Neuroestetika

[Pic: sfmoma.org]

Tyo Mokoagow

 

Apa itu keindahan? Pertanyaan tersebut telah berusia 2500 tahun lamanya diperdebatkan oleh para filsuf estetika dan sejarawan seni. Ketidaksepakatan soal karakter tunggal keindahan tak dapat dielakkan.

 

Semir Zeki, neurolog Turki mengutip Clive Bell, yang menurutnya berhasil merangkum soal itu dalam buku "Art" (1914): "Apakah satu persamaan umum antara Santa Sofia di Istanbul, jendela di Katedral Chartres Perancis, pahatan Meksiko, mangkuk Cina, karpet Persia, lukisan dinding Giotta di Padua, dan karya agung Poussin, Pierro Della Franciska, dan Cezanne?" Mereka yang punya mata sehat, tentu akan menjawab keindahan sebagai benang merah di antara semua objek itu.

 

Filsuf Amerika-Irlandia, Edmund Burke, mengartikan keindahan sebagai kualitas dalam tubuh yang bertindak secara mekanis berdasarkan pikiran manusia lewat intervensi inderawi. Namun keindahan dalam filsafat estetika, tidak berkorelasi dengan keindahan visual atau keindahan teatrikal atau keindahan piotis atau keindahan sastrawi atau keindahan musikal; keindahan adalah konsep yang teramat abstrak.

 

Lebih lanjut, Burke mengidentikkan seni dan keindahan. Tapi dua hal itu lantas dipisahkan oleh Marcel Duchamp lewat instalasi seninya yakni urinoir, kakus yang diberi tanda tangan olehnya.

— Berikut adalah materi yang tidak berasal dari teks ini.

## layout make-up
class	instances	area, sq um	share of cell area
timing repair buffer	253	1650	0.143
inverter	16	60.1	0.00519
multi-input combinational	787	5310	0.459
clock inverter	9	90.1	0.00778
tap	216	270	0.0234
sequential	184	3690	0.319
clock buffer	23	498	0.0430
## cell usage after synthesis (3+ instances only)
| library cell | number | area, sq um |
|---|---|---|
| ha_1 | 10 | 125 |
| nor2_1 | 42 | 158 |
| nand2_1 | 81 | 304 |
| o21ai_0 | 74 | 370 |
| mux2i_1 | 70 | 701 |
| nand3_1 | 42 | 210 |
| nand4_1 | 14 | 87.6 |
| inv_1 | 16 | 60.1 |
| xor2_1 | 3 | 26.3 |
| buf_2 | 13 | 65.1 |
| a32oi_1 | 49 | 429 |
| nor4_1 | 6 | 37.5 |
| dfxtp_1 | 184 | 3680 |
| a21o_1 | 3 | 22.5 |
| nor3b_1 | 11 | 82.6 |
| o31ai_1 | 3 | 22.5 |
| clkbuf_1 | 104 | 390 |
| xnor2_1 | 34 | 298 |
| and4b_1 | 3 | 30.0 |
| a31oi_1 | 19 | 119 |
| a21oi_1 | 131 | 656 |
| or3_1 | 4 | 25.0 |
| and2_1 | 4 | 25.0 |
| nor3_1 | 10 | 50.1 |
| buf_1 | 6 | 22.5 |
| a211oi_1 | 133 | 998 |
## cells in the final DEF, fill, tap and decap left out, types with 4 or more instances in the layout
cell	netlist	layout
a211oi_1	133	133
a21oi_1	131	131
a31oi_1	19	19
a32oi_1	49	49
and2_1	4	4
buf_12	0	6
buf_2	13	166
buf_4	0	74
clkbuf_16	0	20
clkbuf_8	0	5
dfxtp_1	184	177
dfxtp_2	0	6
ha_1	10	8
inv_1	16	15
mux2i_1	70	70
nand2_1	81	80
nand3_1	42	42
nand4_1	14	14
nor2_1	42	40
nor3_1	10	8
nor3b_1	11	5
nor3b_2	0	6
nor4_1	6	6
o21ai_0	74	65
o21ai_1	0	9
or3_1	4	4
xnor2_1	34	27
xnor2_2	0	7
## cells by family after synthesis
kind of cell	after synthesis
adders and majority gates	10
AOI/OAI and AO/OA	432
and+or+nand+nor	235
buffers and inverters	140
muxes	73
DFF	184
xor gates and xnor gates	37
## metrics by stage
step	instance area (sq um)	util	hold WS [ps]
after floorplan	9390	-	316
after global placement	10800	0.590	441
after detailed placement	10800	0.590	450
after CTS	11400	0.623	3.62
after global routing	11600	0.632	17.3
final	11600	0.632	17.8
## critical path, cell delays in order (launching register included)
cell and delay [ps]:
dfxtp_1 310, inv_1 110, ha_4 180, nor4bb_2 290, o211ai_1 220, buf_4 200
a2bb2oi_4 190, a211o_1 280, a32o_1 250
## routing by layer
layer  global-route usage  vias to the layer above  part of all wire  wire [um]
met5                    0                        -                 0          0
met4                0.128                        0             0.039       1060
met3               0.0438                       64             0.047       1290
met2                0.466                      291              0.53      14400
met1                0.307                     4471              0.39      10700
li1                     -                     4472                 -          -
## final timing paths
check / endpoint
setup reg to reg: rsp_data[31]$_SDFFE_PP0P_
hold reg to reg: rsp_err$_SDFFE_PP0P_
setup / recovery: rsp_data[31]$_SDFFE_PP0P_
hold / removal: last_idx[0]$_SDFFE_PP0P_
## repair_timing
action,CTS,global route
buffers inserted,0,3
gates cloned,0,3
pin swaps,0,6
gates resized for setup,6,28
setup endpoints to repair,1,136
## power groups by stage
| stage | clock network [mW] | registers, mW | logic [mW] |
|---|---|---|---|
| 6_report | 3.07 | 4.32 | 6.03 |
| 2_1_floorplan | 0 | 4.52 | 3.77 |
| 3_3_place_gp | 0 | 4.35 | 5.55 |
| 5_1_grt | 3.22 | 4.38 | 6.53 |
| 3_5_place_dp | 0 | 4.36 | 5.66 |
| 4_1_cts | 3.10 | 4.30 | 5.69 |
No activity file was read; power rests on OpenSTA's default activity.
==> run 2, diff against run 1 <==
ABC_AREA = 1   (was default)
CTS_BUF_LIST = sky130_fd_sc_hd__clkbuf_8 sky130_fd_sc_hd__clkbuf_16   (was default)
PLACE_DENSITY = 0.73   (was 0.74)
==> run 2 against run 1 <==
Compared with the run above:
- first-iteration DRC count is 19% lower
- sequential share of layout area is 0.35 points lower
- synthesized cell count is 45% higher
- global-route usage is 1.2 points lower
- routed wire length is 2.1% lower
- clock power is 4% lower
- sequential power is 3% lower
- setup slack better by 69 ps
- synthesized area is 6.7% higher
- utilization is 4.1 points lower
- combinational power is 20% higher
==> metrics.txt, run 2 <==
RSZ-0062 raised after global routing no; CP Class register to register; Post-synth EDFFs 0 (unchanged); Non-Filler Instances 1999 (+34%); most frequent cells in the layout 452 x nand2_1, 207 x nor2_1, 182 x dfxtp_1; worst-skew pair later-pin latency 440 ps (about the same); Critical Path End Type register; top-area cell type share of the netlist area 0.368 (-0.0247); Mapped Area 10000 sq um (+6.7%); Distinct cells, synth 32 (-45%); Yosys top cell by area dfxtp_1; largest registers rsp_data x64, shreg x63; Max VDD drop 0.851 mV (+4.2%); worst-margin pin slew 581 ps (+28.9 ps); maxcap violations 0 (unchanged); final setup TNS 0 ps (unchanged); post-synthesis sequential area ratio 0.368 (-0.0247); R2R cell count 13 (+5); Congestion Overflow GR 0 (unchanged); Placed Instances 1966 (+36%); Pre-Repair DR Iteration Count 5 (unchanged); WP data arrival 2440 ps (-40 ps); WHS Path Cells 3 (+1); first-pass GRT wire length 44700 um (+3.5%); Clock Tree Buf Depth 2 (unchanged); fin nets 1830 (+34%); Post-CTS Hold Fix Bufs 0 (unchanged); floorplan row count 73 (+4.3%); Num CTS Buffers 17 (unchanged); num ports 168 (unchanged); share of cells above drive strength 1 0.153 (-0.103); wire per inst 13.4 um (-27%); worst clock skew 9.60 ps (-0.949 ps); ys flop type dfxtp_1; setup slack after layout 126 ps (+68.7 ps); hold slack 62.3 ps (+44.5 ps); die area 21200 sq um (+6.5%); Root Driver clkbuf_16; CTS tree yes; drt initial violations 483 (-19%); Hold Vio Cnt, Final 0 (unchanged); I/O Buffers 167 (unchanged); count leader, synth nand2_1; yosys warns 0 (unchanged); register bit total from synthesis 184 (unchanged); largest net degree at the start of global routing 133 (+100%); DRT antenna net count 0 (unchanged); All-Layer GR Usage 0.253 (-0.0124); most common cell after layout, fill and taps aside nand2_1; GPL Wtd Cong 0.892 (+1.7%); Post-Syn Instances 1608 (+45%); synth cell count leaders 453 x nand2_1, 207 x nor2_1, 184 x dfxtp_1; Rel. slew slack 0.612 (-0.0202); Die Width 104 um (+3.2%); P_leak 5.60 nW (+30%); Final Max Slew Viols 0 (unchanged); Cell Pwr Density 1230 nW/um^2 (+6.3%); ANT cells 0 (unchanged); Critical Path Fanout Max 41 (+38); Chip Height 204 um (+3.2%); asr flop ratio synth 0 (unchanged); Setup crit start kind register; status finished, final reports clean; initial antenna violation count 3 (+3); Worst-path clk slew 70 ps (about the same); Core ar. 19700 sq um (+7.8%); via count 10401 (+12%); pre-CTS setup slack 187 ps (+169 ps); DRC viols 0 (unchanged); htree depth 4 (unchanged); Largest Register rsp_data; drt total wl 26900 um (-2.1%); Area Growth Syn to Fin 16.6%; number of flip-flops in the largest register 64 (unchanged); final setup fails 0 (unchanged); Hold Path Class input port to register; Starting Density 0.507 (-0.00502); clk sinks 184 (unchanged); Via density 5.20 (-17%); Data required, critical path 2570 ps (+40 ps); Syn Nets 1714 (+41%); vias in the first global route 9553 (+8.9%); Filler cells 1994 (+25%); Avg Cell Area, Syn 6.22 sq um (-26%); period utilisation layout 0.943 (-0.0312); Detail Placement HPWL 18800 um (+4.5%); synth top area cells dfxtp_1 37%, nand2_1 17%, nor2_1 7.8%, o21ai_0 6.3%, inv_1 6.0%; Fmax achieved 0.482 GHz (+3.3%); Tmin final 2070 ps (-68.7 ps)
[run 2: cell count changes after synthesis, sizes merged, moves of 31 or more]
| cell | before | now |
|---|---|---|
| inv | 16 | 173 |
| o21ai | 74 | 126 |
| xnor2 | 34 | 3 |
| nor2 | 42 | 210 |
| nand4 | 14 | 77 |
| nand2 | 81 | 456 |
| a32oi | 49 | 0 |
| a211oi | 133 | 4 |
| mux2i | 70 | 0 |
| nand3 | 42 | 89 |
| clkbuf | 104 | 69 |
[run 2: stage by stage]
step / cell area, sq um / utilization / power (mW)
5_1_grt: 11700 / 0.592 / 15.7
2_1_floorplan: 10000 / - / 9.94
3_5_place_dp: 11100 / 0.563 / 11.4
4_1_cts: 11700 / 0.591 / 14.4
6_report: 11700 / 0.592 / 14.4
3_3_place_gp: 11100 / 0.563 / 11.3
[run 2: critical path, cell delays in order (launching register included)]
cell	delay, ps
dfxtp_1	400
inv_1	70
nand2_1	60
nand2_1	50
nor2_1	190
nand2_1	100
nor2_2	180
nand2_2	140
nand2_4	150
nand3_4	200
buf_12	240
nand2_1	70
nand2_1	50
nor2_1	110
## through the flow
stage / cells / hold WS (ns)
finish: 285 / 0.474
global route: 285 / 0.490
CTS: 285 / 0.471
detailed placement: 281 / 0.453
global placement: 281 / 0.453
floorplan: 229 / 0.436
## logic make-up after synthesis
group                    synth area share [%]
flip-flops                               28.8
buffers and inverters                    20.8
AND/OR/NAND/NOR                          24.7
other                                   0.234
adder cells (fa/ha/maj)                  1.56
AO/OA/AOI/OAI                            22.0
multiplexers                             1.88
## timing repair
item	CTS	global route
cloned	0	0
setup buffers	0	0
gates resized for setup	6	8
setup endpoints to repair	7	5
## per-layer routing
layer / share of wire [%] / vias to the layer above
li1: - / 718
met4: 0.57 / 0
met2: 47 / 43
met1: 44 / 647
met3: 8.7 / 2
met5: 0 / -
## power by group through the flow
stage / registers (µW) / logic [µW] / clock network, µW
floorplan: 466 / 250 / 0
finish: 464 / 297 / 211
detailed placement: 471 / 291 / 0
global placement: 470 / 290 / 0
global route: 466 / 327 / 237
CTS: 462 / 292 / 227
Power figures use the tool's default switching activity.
==> src/rtl/shift_add_mult_ctrl_pkg.sv <==
// Shared types and sizing helpers for the sequential shift-add multiplier.
package mult_pkg;

    typedef enum logic [1:0] {IDLE, RUN, DONE} mult_state_e;

    // Iteration counter must hold the value N itself (terminal count).
    function automatic int cnt_w(input int n);
        return $clog2(n + 1);
    endfunction

endpackage

==> src/rtl/shift_add_mult_ctrl_if.sv <==
// Request/response handshake bundle between the execute stage and the multiplier.
interface shift_add_mult_ctrl_if #(
    parameter int N = 32
) ();
    logic           req_valid;
    logic           req_ready;
    logic [N-1:0]   req_a;
    logic [N-1:0]   req_b;
    logic           res_valid;
    logic           res_ready;
    logic [2*N-1:0] res_p;
    logic           busy;

    modport master (
        output req_valid, req_a, req_b, res_ready,
        input  req_ready, res_valid, res_p, busy
    );

    modport slave (
        input  req_valid, req_a, req_b, res_ready,
        output req_ready, res_valid, res_p, busy
    );
endinterface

Seni avant garde Duchamp ialah upaya menceraikan seni dan keindahan. Satu-satunya yang membedakan benda yang terkesan jorok tersebut hanyalah tanda tangan Duchamp sendiri. Semir Zeki turut memisahkan kedua hal tersebut, ia lalu berfokus pada topik soal keindahan.

 

Zeki amat mengagumi Clive Bell, ia mendengar nasihatnya dengan baik. "Kalau kamu mau tahu apa itu keindahan, jangan bertanya kepada sejarawan karena mereka tahu terlalu banyak, kamu mesti pergi kepada orang primitif dan anak-anak dan orang-orang yang tak berpendidikan, sebab mereka juga bisa menikmati keindahan.".

 

Syahdan, Zeki dan para koleganya membuat eksperimen yang melibatkan pelbagai macam subjek di dalamnya. Partisipan eksperimen itu berasal banyak latar belakang: gender, etnis, agama, profesi, dan usia yang bervarian. Tak satupun dari mereka berlatar belakang seniman atau musisi. Tujuan eksperimen tersebut sederhana, menyelidiki pengalaman tiap individu ketika mempersepsi keindahan.

 

Mereka dibawa ke laboratorium, lalu masing-masing diperlihatkan lukisan serta secuplik musik yang terus berganti setelah enam belas detik berselang. Setelahnya, masing-masing partisipan diminta tanggapan tentang musik dan lukisan yang mereka nikmati. Ketika memberi tanggapan, Zeki memindai kepala mereka untuk mengetahui bagaimana aktivitas otak para partisipan.

 

Sebagian besar partisipan menilai Adagietto dari Simfoni ke-5 Mahler sebagai musik yang indah. Sebagian besar partisipan menilai konser biola Ligeti jelek. Lewat pindaian MRI, diketahui bahwa semakin intens pengalaman keindahan partisipan, semakin tinggi pula aktivitas perubahan aliran darah di area medieval orbito-frontal cortex (mOFC) mereka. Sedangkan kejelekan visual dan musikal menstimulus area amygdala dan motor cortex, seolah otak hendak memobilisasi sistem psikomotorik untuk melindungi diri melawan kejelekan.

 

Fakta lain menarik adalah keindahan juga berkorelasi dengan hasrat dan cinta. Bagian otak yang sama yang merespon keindahan (mOFC) turut aktif ketika kita melihat orang yang sangat kita cintai. Tidak heran orang pada lazimnya suka menjadikan pasangan romantis sebagai wallpaper gawai, sebagaimana kurator seni suka menempel lukisan yang ia gemari di sudut rumah favoritnya.

 

Penelitian Semir Zeki menjawab arti keindahan yang tak terpecahkan oleh para filsuf dan sejarawan seni, bahwa keindahan merupakan output dari area otak mOFC kita. Temuan Zeki menambah satu pendekatan baru terhadap wacana estetika yakni neuro-estetika. Namun temuan itu tak lepas dari penolakan. Mazhab yang menolak keras neuro-estetika adalah golongan romantis yang menganggap keindahan sebagai ekspresi jiwa murni manusia. Mereka tidak terima kalau keindahan direduksi menjadi fenomena materi semata, seolah itu mengikis sifat luhung dan agung keindahan.